As I've said in the past, he was not only stabilizing, his brain swelling was reducing. CT scans they showed me, proved this.
Even so, due to the medical staff worrying that he may possibly not be healthy when he awoke, they decided to end his life. They didn't want him to wake up. Just as they told me, and some family members.
What a terrible ordeal to go through.
Not just for Gordon, who was given morphine before they finalized the unplugging. But, also for me to live with.
Why does this hurt me? He was healing. And, the hospital confirmed this. Yet, they didn't want him to wake up.
When I asked them if they were sure Gordon would be brain-damaged or be like a vegetable, I was told they didn't know. But, they didn't want to take the risk of having him wake up, in case this happened.
Would you feel any different, if you walked this mile in my shoes?

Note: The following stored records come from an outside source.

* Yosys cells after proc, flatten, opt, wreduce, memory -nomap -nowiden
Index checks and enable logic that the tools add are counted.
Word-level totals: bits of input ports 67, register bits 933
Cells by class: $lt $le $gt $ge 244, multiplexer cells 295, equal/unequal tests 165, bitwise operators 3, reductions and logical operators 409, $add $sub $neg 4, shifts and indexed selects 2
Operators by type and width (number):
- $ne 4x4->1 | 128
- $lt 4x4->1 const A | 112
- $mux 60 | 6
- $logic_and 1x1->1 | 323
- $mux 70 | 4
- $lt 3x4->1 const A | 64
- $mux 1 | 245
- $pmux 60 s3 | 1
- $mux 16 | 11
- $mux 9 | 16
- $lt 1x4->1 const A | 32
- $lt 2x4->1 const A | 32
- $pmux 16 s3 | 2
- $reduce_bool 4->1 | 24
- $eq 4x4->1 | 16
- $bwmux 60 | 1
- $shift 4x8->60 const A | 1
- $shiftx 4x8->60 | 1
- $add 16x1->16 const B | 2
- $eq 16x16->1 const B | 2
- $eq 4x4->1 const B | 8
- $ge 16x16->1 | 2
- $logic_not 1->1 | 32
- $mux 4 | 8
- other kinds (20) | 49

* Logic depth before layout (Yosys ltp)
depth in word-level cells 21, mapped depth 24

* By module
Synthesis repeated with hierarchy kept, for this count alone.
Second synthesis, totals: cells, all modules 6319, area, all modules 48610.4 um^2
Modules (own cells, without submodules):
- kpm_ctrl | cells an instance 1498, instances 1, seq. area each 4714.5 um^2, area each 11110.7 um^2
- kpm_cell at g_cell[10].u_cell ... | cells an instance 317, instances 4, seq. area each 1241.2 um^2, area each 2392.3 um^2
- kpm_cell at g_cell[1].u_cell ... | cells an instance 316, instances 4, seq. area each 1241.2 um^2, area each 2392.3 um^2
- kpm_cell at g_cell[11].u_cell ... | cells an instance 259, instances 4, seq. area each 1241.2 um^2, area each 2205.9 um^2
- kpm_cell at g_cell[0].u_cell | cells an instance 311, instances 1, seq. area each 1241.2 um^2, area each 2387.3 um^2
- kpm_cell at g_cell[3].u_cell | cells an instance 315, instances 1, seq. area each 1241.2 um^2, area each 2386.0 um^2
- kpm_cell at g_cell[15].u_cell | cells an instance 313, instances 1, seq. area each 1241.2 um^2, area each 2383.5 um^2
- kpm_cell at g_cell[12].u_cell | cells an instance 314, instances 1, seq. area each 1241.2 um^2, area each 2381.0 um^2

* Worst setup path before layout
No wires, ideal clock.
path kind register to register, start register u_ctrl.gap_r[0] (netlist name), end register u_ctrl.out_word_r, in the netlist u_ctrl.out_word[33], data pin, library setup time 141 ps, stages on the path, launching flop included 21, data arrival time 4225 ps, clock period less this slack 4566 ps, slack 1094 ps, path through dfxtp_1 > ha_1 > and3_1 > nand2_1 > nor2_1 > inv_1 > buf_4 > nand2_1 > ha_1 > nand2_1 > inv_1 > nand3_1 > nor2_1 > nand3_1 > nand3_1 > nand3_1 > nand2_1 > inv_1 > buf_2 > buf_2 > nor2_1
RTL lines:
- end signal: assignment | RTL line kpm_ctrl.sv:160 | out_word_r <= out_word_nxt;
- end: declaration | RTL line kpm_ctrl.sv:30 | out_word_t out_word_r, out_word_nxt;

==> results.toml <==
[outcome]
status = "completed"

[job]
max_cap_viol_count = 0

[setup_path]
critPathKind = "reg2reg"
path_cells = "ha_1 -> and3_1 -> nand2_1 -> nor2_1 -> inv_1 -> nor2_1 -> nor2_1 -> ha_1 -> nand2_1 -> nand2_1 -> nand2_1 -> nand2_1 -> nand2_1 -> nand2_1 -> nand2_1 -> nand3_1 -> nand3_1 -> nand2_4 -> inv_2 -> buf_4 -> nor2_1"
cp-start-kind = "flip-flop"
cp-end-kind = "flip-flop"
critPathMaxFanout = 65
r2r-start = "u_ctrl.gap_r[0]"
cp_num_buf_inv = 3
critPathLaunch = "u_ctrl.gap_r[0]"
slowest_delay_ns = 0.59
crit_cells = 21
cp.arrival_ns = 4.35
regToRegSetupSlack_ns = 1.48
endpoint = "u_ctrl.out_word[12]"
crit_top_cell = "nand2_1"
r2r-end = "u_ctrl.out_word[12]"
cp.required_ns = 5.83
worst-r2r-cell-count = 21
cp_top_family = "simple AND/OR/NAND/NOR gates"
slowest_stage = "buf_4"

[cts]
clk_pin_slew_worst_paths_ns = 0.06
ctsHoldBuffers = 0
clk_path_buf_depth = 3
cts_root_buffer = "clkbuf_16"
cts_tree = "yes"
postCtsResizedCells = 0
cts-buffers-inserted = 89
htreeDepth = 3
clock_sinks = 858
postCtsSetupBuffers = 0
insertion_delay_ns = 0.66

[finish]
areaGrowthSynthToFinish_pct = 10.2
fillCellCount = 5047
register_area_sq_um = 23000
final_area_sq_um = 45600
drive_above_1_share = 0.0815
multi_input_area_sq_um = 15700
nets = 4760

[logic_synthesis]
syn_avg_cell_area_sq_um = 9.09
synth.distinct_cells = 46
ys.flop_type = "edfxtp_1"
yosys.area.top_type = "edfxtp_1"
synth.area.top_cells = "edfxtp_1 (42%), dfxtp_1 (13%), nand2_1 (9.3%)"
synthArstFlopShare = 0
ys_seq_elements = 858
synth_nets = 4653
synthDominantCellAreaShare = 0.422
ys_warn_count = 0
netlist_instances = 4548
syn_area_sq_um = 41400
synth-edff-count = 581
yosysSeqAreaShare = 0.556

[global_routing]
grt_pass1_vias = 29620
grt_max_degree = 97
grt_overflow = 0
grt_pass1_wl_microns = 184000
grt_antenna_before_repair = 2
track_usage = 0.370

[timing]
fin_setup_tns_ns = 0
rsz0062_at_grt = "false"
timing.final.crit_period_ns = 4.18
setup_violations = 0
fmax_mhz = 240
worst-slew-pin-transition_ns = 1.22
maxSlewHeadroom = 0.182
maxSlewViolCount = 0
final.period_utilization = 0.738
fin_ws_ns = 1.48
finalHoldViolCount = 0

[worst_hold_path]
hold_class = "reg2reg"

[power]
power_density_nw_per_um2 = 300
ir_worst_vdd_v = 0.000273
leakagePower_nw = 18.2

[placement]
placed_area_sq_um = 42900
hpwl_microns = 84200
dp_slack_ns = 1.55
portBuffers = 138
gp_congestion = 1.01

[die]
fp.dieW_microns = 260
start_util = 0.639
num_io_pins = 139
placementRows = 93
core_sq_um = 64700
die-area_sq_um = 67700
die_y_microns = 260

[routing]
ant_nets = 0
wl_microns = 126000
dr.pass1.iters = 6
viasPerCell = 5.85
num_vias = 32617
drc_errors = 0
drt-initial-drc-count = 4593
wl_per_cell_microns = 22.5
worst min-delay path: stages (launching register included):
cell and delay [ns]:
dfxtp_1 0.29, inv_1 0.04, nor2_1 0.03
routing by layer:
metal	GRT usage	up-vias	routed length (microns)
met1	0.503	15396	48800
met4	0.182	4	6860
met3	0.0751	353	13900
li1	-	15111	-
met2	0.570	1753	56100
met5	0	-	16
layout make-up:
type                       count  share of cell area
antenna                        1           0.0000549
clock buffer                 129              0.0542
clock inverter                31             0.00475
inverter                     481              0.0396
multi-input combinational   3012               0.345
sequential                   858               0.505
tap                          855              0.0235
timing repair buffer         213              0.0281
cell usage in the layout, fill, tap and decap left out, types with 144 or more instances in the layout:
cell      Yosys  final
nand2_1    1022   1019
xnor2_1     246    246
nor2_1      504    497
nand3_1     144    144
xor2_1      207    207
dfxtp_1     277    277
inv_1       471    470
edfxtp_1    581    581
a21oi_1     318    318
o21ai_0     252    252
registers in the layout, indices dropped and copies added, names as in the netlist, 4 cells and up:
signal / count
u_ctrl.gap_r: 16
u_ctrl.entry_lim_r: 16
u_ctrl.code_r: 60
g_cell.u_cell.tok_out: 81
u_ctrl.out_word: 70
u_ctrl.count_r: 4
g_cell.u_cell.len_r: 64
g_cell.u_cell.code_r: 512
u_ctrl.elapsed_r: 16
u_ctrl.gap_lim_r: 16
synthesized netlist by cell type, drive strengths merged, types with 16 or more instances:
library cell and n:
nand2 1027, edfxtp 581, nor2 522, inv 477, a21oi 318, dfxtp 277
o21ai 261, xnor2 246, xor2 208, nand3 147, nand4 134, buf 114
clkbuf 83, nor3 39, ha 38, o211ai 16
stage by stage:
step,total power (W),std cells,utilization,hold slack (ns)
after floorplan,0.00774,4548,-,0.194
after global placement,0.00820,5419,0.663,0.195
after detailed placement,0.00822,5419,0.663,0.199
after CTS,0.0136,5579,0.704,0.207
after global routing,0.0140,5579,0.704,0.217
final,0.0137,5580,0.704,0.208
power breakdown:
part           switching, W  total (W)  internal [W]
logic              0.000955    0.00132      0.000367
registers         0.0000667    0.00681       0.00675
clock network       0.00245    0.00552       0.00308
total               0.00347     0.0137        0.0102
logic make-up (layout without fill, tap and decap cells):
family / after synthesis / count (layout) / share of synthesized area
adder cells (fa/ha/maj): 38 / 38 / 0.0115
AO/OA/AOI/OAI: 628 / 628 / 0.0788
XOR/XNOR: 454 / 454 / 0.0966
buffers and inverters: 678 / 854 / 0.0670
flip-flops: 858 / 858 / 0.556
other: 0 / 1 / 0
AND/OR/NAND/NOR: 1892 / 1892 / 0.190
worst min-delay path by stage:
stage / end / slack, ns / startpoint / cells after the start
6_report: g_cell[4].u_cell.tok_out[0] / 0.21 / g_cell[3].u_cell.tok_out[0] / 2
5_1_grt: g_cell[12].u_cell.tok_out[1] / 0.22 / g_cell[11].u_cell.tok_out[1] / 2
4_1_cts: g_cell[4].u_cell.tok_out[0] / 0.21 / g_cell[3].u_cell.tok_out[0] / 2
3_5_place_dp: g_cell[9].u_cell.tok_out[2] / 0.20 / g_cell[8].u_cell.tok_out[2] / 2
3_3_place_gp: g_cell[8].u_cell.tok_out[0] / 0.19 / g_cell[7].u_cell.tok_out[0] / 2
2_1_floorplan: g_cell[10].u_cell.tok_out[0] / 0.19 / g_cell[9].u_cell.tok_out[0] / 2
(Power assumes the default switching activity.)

I have no idea. God does, though.
One thing I will say, is that I forgive them.
Just as God wants us to do. But, my heart still breaks.
I praise Him for providing for me.
Not just for helping me through that heartbreaking and disgusting medical situation. But, also for helping me to deal with the issue on a regular basis.
Does this mean I do not cry? Absolutely, not.
While tears run down my face emotionally speaking, whenever I think of this horrible ordeal. I do not always physically cry.
However, when it comes to thinking about this, on dates that have heartbreaking meaning to me, I do cry.
Thinking of this, brought to mind John 11:35, "Jesus wept."
Am I wrong to weep, at times like this? No.
His doing this, shows us that while He was 100% God, He was also 100% human. Plus, it shows us that He understands why tears sometimes run down our faces. Especially, since we are not gods, but only human.
As I said earlier, the thing I am grateful for most, is that He helps me.
Every day. Always. Concerning this trial of life, and others.
For this, I will always be thankful!